■ **What you will do**:
Of the lines listed below, return exactly those that run from the line containing "wire from_up;" through the line containing "export PLACE_DENSITY_LB_ADDON = 0.13", both included.

■ **Information given**:
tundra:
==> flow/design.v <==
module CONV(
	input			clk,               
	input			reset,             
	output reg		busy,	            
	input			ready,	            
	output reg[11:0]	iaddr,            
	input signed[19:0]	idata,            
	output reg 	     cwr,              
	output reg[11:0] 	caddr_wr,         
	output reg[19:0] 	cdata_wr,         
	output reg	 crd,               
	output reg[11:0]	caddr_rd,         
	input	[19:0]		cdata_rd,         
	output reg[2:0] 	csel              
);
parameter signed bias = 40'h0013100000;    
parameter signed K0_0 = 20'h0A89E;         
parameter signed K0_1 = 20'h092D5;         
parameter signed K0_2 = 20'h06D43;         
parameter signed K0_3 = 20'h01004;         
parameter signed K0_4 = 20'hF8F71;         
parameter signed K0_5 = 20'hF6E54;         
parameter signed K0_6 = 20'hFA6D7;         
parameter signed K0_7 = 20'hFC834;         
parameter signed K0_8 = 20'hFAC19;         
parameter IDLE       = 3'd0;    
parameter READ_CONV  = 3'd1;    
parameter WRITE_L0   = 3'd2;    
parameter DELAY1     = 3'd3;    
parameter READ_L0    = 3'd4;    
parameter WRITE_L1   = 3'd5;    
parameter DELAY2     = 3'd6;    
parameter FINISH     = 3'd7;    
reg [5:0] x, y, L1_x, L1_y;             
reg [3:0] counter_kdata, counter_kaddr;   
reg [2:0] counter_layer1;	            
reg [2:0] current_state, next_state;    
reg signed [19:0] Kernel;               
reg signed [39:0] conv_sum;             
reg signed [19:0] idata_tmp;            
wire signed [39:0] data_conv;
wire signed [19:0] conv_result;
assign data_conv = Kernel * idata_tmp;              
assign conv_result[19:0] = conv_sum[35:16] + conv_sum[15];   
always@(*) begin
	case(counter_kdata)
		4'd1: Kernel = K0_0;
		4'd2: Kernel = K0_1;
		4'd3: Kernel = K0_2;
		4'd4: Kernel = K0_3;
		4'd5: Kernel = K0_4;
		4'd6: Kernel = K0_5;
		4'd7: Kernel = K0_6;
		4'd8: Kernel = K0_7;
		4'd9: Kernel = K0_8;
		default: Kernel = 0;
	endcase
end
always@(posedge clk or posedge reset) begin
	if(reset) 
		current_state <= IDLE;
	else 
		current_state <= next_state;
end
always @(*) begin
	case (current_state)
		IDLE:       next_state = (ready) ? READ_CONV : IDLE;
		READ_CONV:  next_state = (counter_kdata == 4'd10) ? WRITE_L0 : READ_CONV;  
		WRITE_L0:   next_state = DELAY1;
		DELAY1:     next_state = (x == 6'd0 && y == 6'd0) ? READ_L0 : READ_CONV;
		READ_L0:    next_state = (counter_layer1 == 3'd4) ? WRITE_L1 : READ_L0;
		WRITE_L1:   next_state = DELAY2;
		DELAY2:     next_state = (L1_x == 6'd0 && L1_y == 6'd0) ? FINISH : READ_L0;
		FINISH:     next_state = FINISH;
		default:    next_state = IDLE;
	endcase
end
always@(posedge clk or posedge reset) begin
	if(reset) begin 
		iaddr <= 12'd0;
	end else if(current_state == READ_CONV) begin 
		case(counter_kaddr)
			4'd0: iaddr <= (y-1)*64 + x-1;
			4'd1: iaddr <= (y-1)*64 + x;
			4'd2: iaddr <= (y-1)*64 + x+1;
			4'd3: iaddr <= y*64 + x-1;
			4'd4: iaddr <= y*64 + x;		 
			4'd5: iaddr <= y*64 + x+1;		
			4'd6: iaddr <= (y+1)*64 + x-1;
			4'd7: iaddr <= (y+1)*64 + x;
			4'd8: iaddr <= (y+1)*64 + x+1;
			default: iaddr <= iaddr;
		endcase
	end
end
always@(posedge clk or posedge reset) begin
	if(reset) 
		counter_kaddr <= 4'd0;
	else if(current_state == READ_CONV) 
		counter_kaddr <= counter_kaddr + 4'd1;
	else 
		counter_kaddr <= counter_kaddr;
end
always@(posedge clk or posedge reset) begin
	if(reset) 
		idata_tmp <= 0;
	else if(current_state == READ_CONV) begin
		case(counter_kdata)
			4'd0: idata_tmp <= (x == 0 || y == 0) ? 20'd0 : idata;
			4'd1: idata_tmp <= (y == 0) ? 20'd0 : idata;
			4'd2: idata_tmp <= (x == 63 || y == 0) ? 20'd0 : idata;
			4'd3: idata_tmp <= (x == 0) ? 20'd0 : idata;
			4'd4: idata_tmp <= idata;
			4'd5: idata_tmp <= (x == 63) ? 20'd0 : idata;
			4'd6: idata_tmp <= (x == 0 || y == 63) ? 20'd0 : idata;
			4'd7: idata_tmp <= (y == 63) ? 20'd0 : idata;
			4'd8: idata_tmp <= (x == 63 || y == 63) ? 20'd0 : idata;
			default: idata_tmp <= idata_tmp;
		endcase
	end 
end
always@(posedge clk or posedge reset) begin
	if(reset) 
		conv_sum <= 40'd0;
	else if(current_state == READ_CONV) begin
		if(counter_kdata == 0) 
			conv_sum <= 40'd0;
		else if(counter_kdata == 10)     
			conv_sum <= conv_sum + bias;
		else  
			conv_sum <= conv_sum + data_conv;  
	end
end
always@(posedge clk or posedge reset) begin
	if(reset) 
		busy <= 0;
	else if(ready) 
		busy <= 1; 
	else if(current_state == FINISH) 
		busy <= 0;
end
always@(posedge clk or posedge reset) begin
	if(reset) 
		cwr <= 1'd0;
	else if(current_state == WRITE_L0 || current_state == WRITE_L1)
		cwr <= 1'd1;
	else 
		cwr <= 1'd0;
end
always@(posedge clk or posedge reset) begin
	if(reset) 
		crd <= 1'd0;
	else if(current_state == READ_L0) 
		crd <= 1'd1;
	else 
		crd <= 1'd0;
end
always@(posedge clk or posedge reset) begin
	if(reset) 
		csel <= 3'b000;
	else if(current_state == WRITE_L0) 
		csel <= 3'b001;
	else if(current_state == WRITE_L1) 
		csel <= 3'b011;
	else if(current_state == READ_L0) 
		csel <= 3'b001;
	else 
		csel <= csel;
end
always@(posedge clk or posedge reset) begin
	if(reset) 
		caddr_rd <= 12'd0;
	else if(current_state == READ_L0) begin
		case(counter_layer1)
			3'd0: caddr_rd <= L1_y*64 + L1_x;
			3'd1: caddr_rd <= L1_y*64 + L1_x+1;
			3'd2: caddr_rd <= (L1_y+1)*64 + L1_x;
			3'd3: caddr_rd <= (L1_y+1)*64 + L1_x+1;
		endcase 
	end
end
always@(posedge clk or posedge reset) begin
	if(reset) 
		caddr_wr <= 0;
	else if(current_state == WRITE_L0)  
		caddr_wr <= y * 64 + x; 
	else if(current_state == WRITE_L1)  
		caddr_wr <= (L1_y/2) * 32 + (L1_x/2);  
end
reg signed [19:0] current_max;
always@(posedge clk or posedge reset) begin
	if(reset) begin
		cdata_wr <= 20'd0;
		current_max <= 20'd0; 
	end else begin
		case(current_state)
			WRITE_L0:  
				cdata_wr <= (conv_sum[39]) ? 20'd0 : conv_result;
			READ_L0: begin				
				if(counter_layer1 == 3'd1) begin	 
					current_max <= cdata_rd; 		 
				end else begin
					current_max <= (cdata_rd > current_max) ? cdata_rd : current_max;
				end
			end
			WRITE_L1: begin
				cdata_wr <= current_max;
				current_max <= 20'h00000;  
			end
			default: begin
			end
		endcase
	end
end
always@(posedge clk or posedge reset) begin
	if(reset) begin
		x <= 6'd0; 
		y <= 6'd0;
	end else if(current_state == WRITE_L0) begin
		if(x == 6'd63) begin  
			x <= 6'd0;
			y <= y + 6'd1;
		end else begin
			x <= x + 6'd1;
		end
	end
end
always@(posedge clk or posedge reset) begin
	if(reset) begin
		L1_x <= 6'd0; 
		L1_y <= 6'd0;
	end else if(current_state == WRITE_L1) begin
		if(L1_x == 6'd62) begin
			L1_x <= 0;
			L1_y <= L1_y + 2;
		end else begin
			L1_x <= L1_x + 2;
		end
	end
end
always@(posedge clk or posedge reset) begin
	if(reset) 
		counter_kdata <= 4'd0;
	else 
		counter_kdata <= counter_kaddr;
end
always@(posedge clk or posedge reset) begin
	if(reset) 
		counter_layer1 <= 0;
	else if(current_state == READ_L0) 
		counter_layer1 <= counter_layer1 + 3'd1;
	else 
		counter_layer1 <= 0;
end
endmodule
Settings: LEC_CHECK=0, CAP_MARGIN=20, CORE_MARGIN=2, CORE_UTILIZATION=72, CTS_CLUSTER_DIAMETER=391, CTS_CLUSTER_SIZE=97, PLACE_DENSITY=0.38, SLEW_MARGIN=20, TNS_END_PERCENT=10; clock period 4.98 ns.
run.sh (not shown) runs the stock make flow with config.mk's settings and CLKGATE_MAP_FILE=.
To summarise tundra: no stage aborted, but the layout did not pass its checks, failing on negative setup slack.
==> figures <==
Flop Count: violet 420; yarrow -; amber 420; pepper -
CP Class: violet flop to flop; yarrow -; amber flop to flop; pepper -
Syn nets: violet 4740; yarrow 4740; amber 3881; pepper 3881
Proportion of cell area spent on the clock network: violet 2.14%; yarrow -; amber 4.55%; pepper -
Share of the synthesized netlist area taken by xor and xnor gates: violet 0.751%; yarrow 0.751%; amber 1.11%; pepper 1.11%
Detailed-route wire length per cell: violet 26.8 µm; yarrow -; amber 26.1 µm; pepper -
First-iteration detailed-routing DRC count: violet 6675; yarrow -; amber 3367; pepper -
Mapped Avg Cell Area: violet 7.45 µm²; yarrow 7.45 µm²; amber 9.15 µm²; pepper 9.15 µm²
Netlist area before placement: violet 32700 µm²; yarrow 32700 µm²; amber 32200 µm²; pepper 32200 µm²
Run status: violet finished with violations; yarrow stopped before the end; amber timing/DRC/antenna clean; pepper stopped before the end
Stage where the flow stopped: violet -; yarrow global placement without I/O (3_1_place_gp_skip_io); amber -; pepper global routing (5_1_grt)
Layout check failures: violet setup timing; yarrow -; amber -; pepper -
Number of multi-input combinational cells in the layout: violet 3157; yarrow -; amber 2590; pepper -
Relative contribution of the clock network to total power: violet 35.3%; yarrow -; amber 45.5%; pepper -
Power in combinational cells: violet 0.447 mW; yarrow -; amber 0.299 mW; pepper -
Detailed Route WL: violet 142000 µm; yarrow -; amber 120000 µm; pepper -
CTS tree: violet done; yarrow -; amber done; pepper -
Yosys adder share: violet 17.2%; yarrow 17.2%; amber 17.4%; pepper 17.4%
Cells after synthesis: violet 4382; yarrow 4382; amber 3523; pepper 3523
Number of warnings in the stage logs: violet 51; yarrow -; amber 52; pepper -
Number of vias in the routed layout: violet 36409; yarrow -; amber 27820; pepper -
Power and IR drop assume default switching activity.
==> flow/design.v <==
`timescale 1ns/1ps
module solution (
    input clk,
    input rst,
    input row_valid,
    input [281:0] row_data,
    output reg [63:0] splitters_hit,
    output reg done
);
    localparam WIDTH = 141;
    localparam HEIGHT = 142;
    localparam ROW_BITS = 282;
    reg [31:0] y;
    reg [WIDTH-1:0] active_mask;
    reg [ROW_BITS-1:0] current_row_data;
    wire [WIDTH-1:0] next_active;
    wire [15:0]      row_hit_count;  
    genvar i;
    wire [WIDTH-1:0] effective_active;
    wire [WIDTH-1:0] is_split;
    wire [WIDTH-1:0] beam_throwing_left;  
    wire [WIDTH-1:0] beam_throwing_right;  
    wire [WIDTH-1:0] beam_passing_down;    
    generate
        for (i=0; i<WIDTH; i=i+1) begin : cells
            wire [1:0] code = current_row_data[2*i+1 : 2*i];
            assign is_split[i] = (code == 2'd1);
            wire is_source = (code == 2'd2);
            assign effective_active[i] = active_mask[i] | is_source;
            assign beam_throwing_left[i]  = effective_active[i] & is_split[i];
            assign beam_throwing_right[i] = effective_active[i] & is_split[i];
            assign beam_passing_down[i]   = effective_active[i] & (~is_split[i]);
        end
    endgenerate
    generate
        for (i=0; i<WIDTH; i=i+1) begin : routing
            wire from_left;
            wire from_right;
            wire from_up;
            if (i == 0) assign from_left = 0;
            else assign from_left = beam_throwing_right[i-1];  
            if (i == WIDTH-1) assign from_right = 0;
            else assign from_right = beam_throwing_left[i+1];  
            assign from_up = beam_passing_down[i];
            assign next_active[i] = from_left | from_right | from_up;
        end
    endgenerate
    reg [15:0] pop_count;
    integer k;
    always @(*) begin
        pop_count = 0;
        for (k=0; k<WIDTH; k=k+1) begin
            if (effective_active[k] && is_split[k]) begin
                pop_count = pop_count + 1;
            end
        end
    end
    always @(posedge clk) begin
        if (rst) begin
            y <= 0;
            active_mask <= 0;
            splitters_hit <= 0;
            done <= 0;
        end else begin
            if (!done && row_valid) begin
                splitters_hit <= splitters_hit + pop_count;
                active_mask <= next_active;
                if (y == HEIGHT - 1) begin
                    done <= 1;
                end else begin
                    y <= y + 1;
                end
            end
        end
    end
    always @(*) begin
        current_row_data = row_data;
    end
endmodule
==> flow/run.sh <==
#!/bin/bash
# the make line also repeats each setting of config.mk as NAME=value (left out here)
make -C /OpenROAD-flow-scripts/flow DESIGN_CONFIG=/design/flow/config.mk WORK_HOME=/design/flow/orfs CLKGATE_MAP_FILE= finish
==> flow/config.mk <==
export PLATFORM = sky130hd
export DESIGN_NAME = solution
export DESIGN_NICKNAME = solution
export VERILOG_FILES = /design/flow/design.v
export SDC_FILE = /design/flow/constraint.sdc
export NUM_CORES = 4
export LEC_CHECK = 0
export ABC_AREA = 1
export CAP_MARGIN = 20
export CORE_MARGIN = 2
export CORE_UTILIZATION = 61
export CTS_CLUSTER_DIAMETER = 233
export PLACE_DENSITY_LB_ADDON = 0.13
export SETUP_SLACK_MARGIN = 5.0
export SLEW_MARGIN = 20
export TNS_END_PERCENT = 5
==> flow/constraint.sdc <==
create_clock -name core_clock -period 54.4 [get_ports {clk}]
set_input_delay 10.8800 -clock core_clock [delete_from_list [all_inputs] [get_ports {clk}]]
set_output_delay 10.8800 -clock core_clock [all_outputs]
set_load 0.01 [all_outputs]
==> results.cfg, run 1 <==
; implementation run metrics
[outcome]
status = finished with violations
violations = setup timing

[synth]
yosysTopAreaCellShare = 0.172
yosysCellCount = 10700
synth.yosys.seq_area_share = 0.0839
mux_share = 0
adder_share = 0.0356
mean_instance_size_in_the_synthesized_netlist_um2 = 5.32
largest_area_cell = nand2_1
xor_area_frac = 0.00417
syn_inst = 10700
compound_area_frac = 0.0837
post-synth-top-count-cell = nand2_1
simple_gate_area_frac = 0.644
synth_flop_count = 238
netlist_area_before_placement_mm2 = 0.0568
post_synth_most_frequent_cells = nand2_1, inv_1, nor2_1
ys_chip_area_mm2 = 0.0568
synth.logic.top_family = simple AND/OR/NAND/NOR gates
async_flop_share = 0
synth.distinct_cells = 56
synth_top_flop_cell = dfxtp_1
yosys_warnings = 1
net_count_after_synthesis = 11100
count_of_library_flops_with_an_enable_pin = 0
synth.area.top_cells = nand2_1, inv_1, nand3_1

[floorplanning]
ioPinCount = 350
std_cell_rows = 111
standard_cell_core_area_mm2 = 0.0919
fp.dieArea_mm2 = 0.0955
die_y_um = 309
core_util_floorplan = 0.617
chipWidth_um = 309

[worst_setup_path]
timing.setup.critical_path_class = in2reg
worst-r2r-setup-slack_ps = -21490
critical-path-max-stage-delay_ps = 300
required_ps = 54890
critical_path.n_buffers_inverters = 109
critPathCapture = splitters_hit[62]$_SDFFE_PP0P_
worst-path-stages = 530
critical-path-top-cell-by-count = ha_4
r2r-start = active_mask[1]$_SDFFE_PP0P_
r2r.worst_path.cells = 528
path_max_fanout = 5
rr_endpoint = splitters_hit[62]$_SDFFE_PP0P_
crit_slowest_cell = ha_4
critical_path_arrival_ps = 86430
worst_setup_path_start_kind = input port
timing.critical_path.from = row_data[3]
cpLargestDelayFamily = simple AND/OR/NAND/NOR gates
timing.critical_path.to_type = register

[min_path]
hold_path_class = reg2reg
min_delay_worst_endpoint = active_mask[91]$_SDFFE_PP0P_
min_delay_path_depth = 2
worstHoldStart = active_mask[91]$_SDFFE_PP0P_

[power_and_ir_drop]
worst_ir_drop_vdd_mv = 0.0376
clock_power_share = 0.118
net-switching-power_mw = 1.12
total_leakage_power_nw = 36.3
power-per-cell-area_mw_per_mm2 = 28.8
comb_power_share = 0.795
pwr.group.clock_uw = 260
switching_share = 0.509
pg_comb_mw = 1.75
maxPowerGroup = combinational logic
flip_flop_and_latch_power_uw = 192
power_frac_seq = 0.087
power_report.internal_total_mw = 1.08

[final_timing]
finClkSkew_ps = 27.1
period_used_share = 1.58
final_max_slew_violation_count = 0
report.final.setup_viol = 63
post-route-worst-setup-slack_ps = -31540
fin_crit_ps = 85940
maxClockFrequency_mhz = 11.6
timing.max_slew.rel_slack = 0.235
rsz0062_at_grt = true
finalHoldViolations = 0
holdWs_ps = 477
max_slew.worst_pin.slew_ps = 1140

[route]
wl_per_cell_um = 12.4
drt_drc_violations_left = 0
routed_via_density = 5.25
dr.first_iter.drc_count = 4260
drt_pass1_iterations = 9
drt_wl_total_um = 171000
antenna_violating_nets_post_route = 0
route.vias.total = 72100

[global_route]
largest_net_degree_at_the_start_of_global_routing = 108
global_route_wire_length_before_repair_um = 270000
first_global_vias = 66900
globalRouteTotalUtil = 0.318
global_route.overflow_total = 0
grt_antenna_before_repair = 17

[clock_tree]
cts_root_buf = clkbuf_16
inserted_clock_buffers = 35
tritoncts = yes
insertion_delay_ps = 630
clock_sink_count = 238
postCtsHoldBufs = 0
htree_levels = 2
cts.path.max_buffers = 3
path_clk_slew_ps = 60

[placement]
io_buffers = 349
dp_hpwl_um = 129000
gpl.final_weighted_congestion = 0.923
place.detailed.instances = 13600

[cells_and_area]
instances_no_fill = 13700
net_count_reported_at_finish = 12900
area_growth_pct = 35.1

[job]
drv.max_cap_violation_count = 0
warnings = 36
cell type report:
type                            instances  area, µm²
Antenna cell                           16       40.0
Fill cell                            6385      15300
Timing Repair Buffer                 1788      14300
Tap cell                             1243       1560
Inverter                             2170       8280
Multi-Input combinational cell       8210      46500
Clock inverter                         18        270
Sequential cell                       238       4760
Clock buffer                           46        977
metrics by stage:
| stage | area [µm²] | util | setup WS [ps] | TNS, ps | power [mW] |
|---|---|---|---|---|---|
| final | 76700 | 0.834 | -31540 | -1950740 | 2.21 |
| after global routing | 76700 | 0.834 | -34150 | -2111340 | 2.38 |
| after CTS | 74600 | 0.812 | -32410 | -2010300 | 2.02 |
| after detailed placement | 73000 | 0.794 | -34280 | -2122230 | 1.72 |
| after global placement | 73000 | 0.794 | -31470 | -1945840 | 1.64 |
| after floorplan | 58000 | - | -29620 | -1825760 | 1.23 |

■ **Final answer**:
            wire from_up;
            if (i == 0) assign from_left = 0;
            else assign from_left = beam_throwing_right[i-1];  
            if (i == WIDTH-1) assign from_right = 0;
            else assign from_right = beam_throwing_left[i+1];  
            assign from_up = beam_passing_down[i];
            assign next_active[i] = from_left | from_right | from_up;
        end
    endgenerate
    reg [15:0] pop_count;
    integer k;
    always @(*) begin
        pop_count = 0;
        for (k=0; k<WIDTH; k=k+1) begin
            if (effective_active[k] && is_split[k]) begin
                pop_count = pop_count + 1;
            end
        end
    end
    always @(posedge clk) begin
        if (rst) begin
            y <= 0;
            active_mask <= 0;
            splitters_hit <= 0;
            done <= 0;
        end else begin
            if (!done && row_valid) begin
                splitters_hit <= splitters_hit + pop_count;
                active_mask <= next_active;
                if (y == HEIGHT - 1) begin
                    done <= 1;
                end else begin
                    y <= y + 1;
                end
            end
        end
    end
    always @(*) begin
        current_row_data = row_data;
    end
endmodule
==> flow/run.sh <==
#!/bin/bash
# the make line also repeats each setting of config.mk as NAME=value (left out here)
make -C /OpenROAD-flow-scripts/flow DESIGN_CONFIG=/design/flow/config.mk WORK_HOME=/design/flow/orfs CLKGATE_MAP_FILE= finish
==> flow/config.mk <==
export PLATFORM = sky130hd
export DESIGN_NAME = solution
export DESIGN_NICKNAME = solution
export VERILOG_FILES = /design/flow/design.v
export SDC_FILE = /design/flow/constraint.sdc
export NUM_CORES = 4
export LEC_CHECK = 0
export ABC_AREA = 1
export CAP_MARGIN = 20
export CORE_MARGIN = 2
export CORE_UTILIZATION = 61
export CTS_CLUSTER_DIAMETER = 233
export PLACE_DENSITY_LB_ADDON = 0.13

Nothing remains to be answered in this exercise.